A Ferney, le 20 Avril 1768.

 

 

          Je vois, monsieur, que les Parisiens jouissent d’une heureuse oisiveté, puisqu’ils daignent s’amuser de ce qui se passe sur les frontières de la Suisse, au pied des Alpes et du mont Jura. Je ne conçois pas comment la chose la plus simple, la plus ordinaire, et que je fais tous les ans, a pu causer la moindre surprise. Je suis persuadé que vous en faites autant dans vos terres, quand vous y êtes. Il n’y a personne qui ne doive cet exemple à sa paroisse ; et si quelquefois dans Paris le mouvement des affaires, ou d’autres considérations, obligent à différer ces cérémonies prescrites, nous n’avons point à la campagne de pareilles excuses. Je ne suis qu’un agriculteur, et je n’ai nul prétexte de m’écarter des règles auxquelles ils sont tous assujettis.
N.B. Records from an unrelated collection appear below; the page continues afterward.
===== src/rtl/pc2_pkg.sv =====
// rtl/pc2_pkg.sv - operation encodings for the pc2 program counter
package pc2_pkg;

  // Codes 6 and 7 are unassigned and fall through to HOLD in the decoder.
  typedef enum logic [2:0] {
    PC_HOLD = 3'd0,
    PC_INC  = 3'd1,
    PC_JMP  = 3'd2,
    PC_BRA  = 3'd3,
    PC_CALL = 3'd4,
    PC_RET  = 3'd5
  } pc_op_e;

endpackage


===== src/rtl/pc2_if.sv =====
// rtl/pc2_if.sv - fetch-stage bus between the fetch control and pc2
// Signals:
//   en, op, din, clr_err : driven by the fetch stage (master)
//   dout, ras_top, ras_cnt, ovf, unf : driven by pc2 (slave)
interface pc2_if #(
  parameter int WIDTH = 32,
  parameter int DEPTH = 8
);
  logic                     en;
  logic [2:0]               op;
  logic [WIDTH-1:0]         din;
  logic                     clr_err;
  logic [WIDTH-1:0]         dout;
  logic [WIDTH-1:0]         ras_top;
  logic [$clog2(DEPTH):0]   ras_cnt;
  logic                     ovf;
  logic                     unf;

  modport master (
    output en, op, din, clr_err,
    input  dout, ras_top, ras_cnt, ovf, unf
  );

  modport slave (
    input  en, op, din, clr_err,
    output dout, ras_top, ras_cnt, ovf, unf
  );
endinterface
L’innocence de leur vie champêtre serait justement effrayée, si je n’agissais pas et si je ne pensais pas comme eux. Nos déserts, qui devraient nous dérober au public de Paris, ne nous ont jamais dérobés à nos devoirs. Nous avons fait à Dieu dans nos hameaux, les mêmes prières pour la santé de la reine que dans la capitale, avec moins d’éclat sans doute, mais non pas avec moins de zèle. Dieu a écouté nos prières comme les vôtres, et nous avons appris, avec autant de joie que vous, le retour d’une santé si précieuse.